Toda semana, Camilo divulga os avanços do plano de governo e vai às ruas dialogar com a população. Para aprofundar a participação, foram criados mecanismos como o Centro de Inovação Social de Nariño, um laboratório em que os cidadãos ajudam a encontrar soluções para os desafios desse estado que convive com o conflito armado e o narcotráfico e possui um dos piores índices de desenvolvimento do país.

“Até agora, mais de 50 mil pessoas participaram e votaram para escolher os projetos mais benéficos para suas comunidades e decidiram os destinos de investimentos públicos que somam cerca de 50 bilhões de pesos”, resume o governador.

CRIATIVIDADE E EMPATIA PARA GOVERNAR
A criação de laboratórios de inovação é uma tendência captada pela pesquisa em vários países da América Latina. No Chile, o Laboratorio de Gobierno, criado em 2014, além de impulsionar a inovação nos serviços públicos, funciona como uma incubadora de novos negócios que gerem soluções sustentáveis para os desafios do governo.

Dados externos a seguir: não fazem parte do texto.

<file path="src/rtl/uart_apb_pkg.sv">
package uart_apb_pkg;
  localparam int ADDR_W = 5;

  localparam logic [ADDR_W-1:0] A_LINE = 5'h00;
  localparam logic [ADDR_W-1:0] A_ENBL = 5'h01;
  localparam logic [ADDR_W-1:0] A_BAUD = 5'h02;
  localparam logic [ADDR_W-1:0] A_STAT = 5'h03;
  localparam logic [ADDR_W-1:0] A_RXD  = 5'h04;
  localparam logic [ADDR_W-1:0] A_TXD  = 5'h05;

  localparam int N_FLAGS   = 6;
  localparam int F_RXDONE  = 0;
  localparam int F_TXDONE  = 1;
  localparam int F_PARERR  = 2;
  localparam int F_STOPERR = 3;
  localparam int F_RXFULL  = 4;
  localparam int F_TXEMPTY = 5;

  localparam int ENBL_W  = 9;
  localparam int B_SRST  = 6;
  localparam int B_RXHLT = 7;
  localparam int B_TXHLT = 8;

  typedef struct packed {
    logic [1:0] parity;
    logic [1:0] stop;
    logic [1:0] word;
  } line_ctrl_t;
endpackage

</file>
<file path="src/rtl/uart_byte_fifo.sv">
module uart_byte_fifo #(
  parameter int WIDTH = 8,
  parameter int DEPTH = 4,
  localparam int CW   = $clog2(DEPTH + 1)
) (
  input  logic             clk_i,
  input  logic             rst_ni,
  input  logic             clear_i,
  input  logic             push_i,
  input  logic [WIDTH-1:0] data_i,
  input  logic             pop_i,
  output logic [WIDTH-1:0] data_o,
  output logic             full_o,
  output logic             empty_o,
  output logic [CW-1:0]    count_o
);
  localparam int AW = (DEPTH > 1) ? $clog2(DEPTH) : 1;
  localparam logic [AW-1:0] LAST  = AW'(DEPTH - 1);
  localparam logic [CW-1:0] FULLC = CW'(DEPTH);

  logic [WIDTH-1:0] mem_q [DEPTH];
  logic [AW-1:0]    wr_q, rd_q;
  logic [CW-1:0]    cnt_q;
  logic             push_ok, pop_ok;

  assign full_o  = (cnt_q == FULLC);
  assign empty_o = (cnt_q == '0);
  assign count_o = cnt_q;
  assign data_o  = mem_q[rd_q];
  assign push_ok = push_i && !full_o && !clear_i;
  assign pop_ok  = pop_i && !empty_o && !clear_i;

  always_ff @(posedge clk_i) begin
    if (push_ok) mem_q[wr_q] <= data_i;
  end

  always_ff @(posedge clk_i or negedge rst_ni) begin
    if (!rst_ni) begin
      wr_q  <= '0;
      rd_q  <= '0;
      cnt_q <= '0;
    end else if (clear_i) begin
      wr_q  <= '0;
      rd_q  <= '0;
      cnt_q <= '0;
    end else begin
      if (push_ok) wr_q <= (wr_q == LAST) ? '0 : wr_q + 1'b1;
      if (pop_ok)  rd_q <= (rd_q == LAST) ? '0 : rd_q + 1'b1;
      case ({push_ok, pop_ok})
        2'b10:   cnt_q <= cnt_q + 1'b1;
        2'b01:   cnt_q <= cnt_q - 1'b1;
        default: cnt_q <= cnt_q;
      endcase
    end
  end

  assert_no_overflow_R3: assert property (@(posedge clk_i) disable iff (!rst_ni)
    (push_i && full_o && !pop_i && !clear_i) |=> (count_o == FULLC));

  assert_no_underflow_R4: assert property (@(posedge clk_i) disable iff (!rst_ni)
    (pop_i && empty_o && !push_i && !clear_i) |=> empty_o);
endmodule

</file>
<file path="src/rtl/uart_flag_bank.sv">
module uart_flag_bank #(
  parameter int N = 6
) (
  input  logic         clk_i,
  input  logic         rst_ni,
  input  logic         clr_all_i,
  input  logic [N-1:0] set_i,
  input  logic [N-1:0] clr_i,
  output logic [N-1:0] flags_o
);
  for (genvar g = 0; g < N; g++) begin : g_flag
    logic flag_q;

    // soft clear > hardware set > software clear
    always_ff @(posedge clk_i or negedge rst_ni) begin
      if (!rst_ni)           flag_q <= 1'b0;
      else if (clr_all_i)    flag_q <= 1'b0;
      else if (set_i[g])     flag_q <= 1'b1;
      else if (clr_i[g])     flag_q <= 1'b0;
    end
    assign flags_o[g] = flag_q;

    assert_set_wins_R5: assert property (@(posedge clk_i) disable iff (!rst_ni)
      (set_i[g] && !clr_all_i) |=> flags_o[g]);

    assert_clear_R5: assert property (@(posedge clk_i) disable iff (!rst_ni)
      (clr_i[g] && !set_i[g]) |=> !flags_o[g]);
  end
endmodule

</file>
<file path="src/rtl/uart_apb_regs.sv">
module uart_apb_regs
  import uart_apb_pkg::*;
#(
  parameter int BUS_W      = 32,
  parameter int DATA_W     = 8,
  parameter int FIFO_DEPTH = 4
) (
  input  logic              clk_i,
  input  logic              rst_ni,
  input  logic              psel_i,
  input  logic              penable_i,
  input  logic              pwrite_i,
  input  logic [ADDR_W-1:0] paddr_i,
  input  logic [BUS_W-1:0]  pwdata_i,
  output logic [BUS_W-1:0]  prdata_o,
  output logic              irq_no,
  output logic [1:0]        word_sel_o,
  output logic [1:0]        stop_sel_o,
  output logic [1:0]        parity_sel_o,
  output logic [BUS_W-1:0]  baud_div_o,
  output logic              rx_halt_o,
  output logic              tx_halt_o,
  output logic              soft_rst_o,
  output logic              tx_valid_o,
  output logic [DATA_W-1:0] tx_data_o,
  input  logic              tx_pop_i,
  input  logic              rx_push_i,
  input  logic [DATA_W-1:0] rx_data_i,
  input  logic              rx_done_evt_i,
  input  logic              tx_done_evt_i,
  input  logic              parity_err_evt_i,
  input  logic              stop_err_evt_i
);
  localparam int CW = $clog2(FIFO_DEPTH + 1);
  localparam logic [CW-1:0] ALMOST = CW'(FIFO_DEPTH - 1);
  localparam logic [CW-1:0] ONE    = CW'(1);
  localparam logic [ENBL_W-1:0] ENBL_RST = ENBL_W'(9'h03F);

  line_ctrl_t        line_q;
  logic [ENBL_W-1:0] enbl_q;
  logic [BUS_W-1:0]  baud_q;
  logic              srst_q;

  logic wr_en, rd_acc;
  logic wr_line, wr_enbl, wr_baud, wr_stat, wr_txd, rd_rxd;

  logic [DATA_W-1:0] rx_head;
  logic              rx_full, rx_empty, tx_full, tx_empty;
  logic [CW-1:0]     rx_cnt, tx_cnt;

  logic [N_FLAGS-1:0] flag_set, flag_clr, flags;

  assign wr_en   = psel_i && penable_i && pwrite_i;
  assign rd_acc  = psel_i && penable_i && !pwrite_i;
  assign wr_line = wr_en && (paddr_i == A_LINE);
  assign wr_enbl = wr_en && (paddr_i == A_ENBL);
  assign wr_baud = wr_en && (paddr_i == A_BAUD);
  assign wr_stat = wr_en && (paddr_i == A_STAT);
  assign wr_txd  = wr_en && (paddr_i == A_TXD);
  assign rd_rxd  = rd_acc && (paddr_i == A_RXD);

  always_ff @(posedge clk_i or negedge rst_ni) begin
    if (!rst_ni) begin
      line_q <= '0;
      enbl_q <= ENBL_RST;
      baud_q <= '0;
      srst_q <= 1'b0;
    end else begin
      srst_q <= wr_enbl && pwdata_i[B_SRST];
      if (wr_line) line_q <= pwdata_i[5:0];
      if (wr_enbl) enbl_q <= {pwdata_i[B_TXHLT:B_RXHLT], 1'b0, pwdata_i[5:0]};
      if (wr_baud) baud_q <= pwdata_i;
    end
  end

  uart_byte_fifo #(.WIDTH(DATA_W), .DEPTH(FIFO_DEPTH)) u_tx_fifo (
    .clk_i   (clk_i),
    .rst_ni  (rst_ni),
    .clear_i (srst_q),
    .push_i  (wr_txd),
    .data_i  (pwdata_i[DATA_W-1:0]),
    .pop_i   (tx_pop_i),
    .data_o  (tx_data_o),
    .full_o  (tx_full),
    .empty_o (tx_empty),
    .count_o (tx_cnt)
  );

  uart_byte_fifo #(.WIDTH(DATA_W), .DEPTH(FIFO_DEPTH)) u_rx_fifo (
    .clk_i   (clk_i),
    .rst_ni  (rst_ni),
    .clear_i (srst_q),
    .push_i  (rx_push_i),
    .data_i  (rx_data_i),
    .pop_i   (rd_rxd),
    .data_o  (rx_head),
    .full_o  (rx_full),
    .empty_o (rx_empty),
    .count_o (rx_cnt)
  );

  always_comb begin
    flag_set            = '0;
    flag_clr            = '0;
    flag_set[F_RXDONE]  = rx_done_evt_i;
    flag_set[F_TXDONE]  = tx_done_evt_i;
    flag_set[F_PARERR]  = parity_err_evt_i;
    flag_set[F_STOPERR] = stop_err_evt_i;
    // queue-level flags fire on the transition, not the level
    flag_set[F_RXFULL]  = rx_push_i && (rx_cnt == ALMOST) && !rd_rxd;
    flag_set[F_TXEMPTY] = tx_pop_i && (tx_cnt == ONE) && !wr_txd;
    for (int k = 0; k <= F_STOPERR; k++) flag_clr[k] = wr_stat && !pwdata_i[k];
    flag_clr[F_RXFULL]  = rd_rxd;
    flag_clr[F_TXEMPTY] = wr_txd;
  end

  uart_flag_bank #(.N(N_FLAGS)) u_flags (
    .clk_i     (clk_i),
    .rst_ni    (rst_ni),
    .clr_all_i (srst_q),
    .set_i     (flag_set),
    .clr_i     (flag_clr),
    .flags_o   (flags)
  );

  assign irq_no = ~|(flags & ~enbl_q[N_FLAGS-1:0]);

  always_comb begin
    prdata_o = '0;
    if (psel_i && !pwrite_i) begin
      case (paddr_i)
        A_LINE:  prdata_o = BUS_W'(line_q);
        A_ENBL:  prdata_o = BUS_W'(enbl_q);
        A_BAUD:  prdata_o = baud_q;
        A_STAT:  prdata_o = BUS_W'({flags[F_TXEMPTY], tx_full, rx_empty, flags[F_RXFULL],
                                    flags[F_STOPERR:F_RXDONE]});
        A_RXD:   prdata_o = rx_empty ? '0 : BUS_W'(rx_head);
        default: prdata_o = '0;
      endcase
    end
  end

  assign word_sel_o   = line_q.word;
  assign stop_sel_o   = line_q.stop;
  assign parity_sel_o = line_q.parity;
  assign baud_div_o   = baud_q;
  assign rx_halt_o    = enbl_q[B_RXHLT];
  assign tx_halt_o    = enbl_q[B_TXHLT];
  assign soft_rst_o   = srst_q;
  assign tx_valid_o   = !tx_empty;

  assert_cfg_hold_R2: assert property (@(posedge clk_i) disable iff (!rst_ni)
    !wr_en |=> ($stable(baud_q) && $stable(line_q) && $stable(enbl_q)));

  assert_srst_flush_R9: assert property (@(posedge clk_i) disable iff (!rst_ni)
    srst_q |=> (rx_cnt == '0 && tx_cnt == '0 && flags == '0));
endmodule

</file>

O perfil de um homem jovem, branco, de cabelos curtos escuros, olhos escuros e barba. Ele veste uma camisa listrada clara, azul e branca. Ele tem um semblante tranquilo. A imagem enquadra a cabeça e o pescoço do homem. O fundo claro está desfocado.

Roman Yosif, co-fundador e diretor executivo do Laboratório de Governo do Chile desde abril de 2018 (Divugação/Roman Yosif)

“A lógica é ter o usuário no centro do desenvolvimento de qualquer ferramenta ou serviço que o estado está entregando às pessoas”, explica Roman Yosif, co-fundador e diretor executivo do Laboratório de Governo do Chile. “É uma nova maneira de fazer o desenho e a gestão de políticas públicas, na qual o estado interage com as pessoas dentro de uma lógica de colaboração.”

Até o momento, foram incubadas 114 soluções, envolvendo 375 instituições de fora do estado e 424 instituições da Red de Innovadores Publicos do Chile, que aglutina funcionários públicos de todo o país – 29 delas estão em piloto e nove já foram implementadas.

Uma delas permitiu que mais de 5 milhões de pessoas com diabetes possam fazer o exame de prevenção de retinopatia diabética sem a presença de um oftalmologista. “Usando inteligência artificial, democratizamos o acesso ao exame preventivo, que era dificultado pela exigência da presença física do especialista”, diz Roman.

São várias as ações em diferentes países. Em todas as frentes – dos gabinetes políticos às associações nas periferias–, há gente disposta a mostrar que inovação política não é discurso, mas, sim, uma realidade que surge quando a gente atua coletivamente.